Despite the challenges, companies do have success stories.
In 1998 Cartier developed a unisex fragrance that it wanted to call "Déclaration." Members of the development team proposed the name, then tightly crossed their collective fingers.
"For a perfume, it was actually available! We wondered: How on earth could that be available? Such luck," Fornas recalled.
Success also occurs when managers are creative, coming up with obscure or very hard-to-copy names.
When Cartier wanted to name a new watch "La Doña" in tribute to the late Mexican actress María Félix, once among Cartier's most extravagant jewelry customers, it found that the name, not surprisingly, was available for a watch.
Montgomery of FutureBrand gives the nail care company OPI kudos for its clever, hard-to-knock-off nail polish color names like "Didgeridoo Your Nails," a mauve hue from the brand's new Australia collection for spring- summer 2007.
Choosing the right name also can be important in the creative process, said Jim Nevins, the creative director at Clinique who in 1997 came up with the name "Happy" for a perfume.
"The fragrance was being developed before we had a name for it.
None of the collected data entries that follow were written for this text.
This design comes from an exercise in tuning for small area, a short achievable clock period and few clock cycles per item on the open sky130 flow, not from production work.
No run shown here included a check of the RTL's function; only the layout flow was run.
No activity file was given, so power comes from the tool's default toggle rates.

--- design/flow/flow/run.sh ---
#!/bin/bash
# The standard layout, with the ports buffered by buf_1 cells instead of the
# default choice of buffer cell.
set -euo pipefail
export BUFFER_PORTS_ARGS="-buffer_cell sky130_fd_sc_hd__buf_1"
bash standard.sh > standard.log 2>&1
--- design/flow/standard.sh ---
#!/bin/bash
# synth_recipe.tcl (not shown) runs the flow's synth.tcl, then flattens the netlist and writes it again
# the make line also repeats each setting of config.mk as NAME=value (left out here)
make -C /OpenROAD-flow-scripts/flow DESIGN_CONFIG=/design/flow/config.mk WORK_HOME=/design/flow/orfs CLKGATE_MAP_FILE= SYNTH_SCRIPT=/design/flow/synth_recipe.tcl "${@:-finish}"
--- design/flow/constraint.sdc ---
create_clock -name core_clock -period 8.0 [get_ports {sys_clk}]
set_input_delay 1.6000 -clock core_clock [delete_from_list [all_inputs] [get_ports {sys_clk}]]
set_output_delay 1.6000 -clock core_clock [all_outputs]
set_load 0.01 [all_outputs]
--- design/flow/design.v ---
package tx_zc_pkg;
    localparam int ZC_NZC_W_DEF = 12;
    localparam int ZC_OUT_W_DEF = 12;
    localparam int ZC_INV_W_DEF = 18;
    localparam int ZC_T_MULT = 24;
endpackage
I was watching a biography of Judy Garland on the A & E channel one night and the song came on, 'Come on Get Happy,'" Nevins recalled. "I thought to myself: 'Who doesn't want to be happy?'"
Nevins said the name actually helped direct the final stages of the product's development. An orange note was added to the fragrance and orange was chosen for the package color because, Nevins said, several consumer studies indicated that the color and smell of orange evoke happiness.
The fragrance, however, could not be marketed under the single word "Happy." The company had some concerns it would be too generic, a spokeswoman said. And, when Clinique was registering the name, it learned that a small company already had registered a similar name, although for an item in another product category.
As a result, the perfume is called "Clinique Happy," a phrasing combining the parent brand and the product name in what the industry calls a "lock up" — an arrangement that protects a combined trademark and has to be consistent in all applications, Montgomery said.
Consumers, however, generally refer to the product as just "Happy."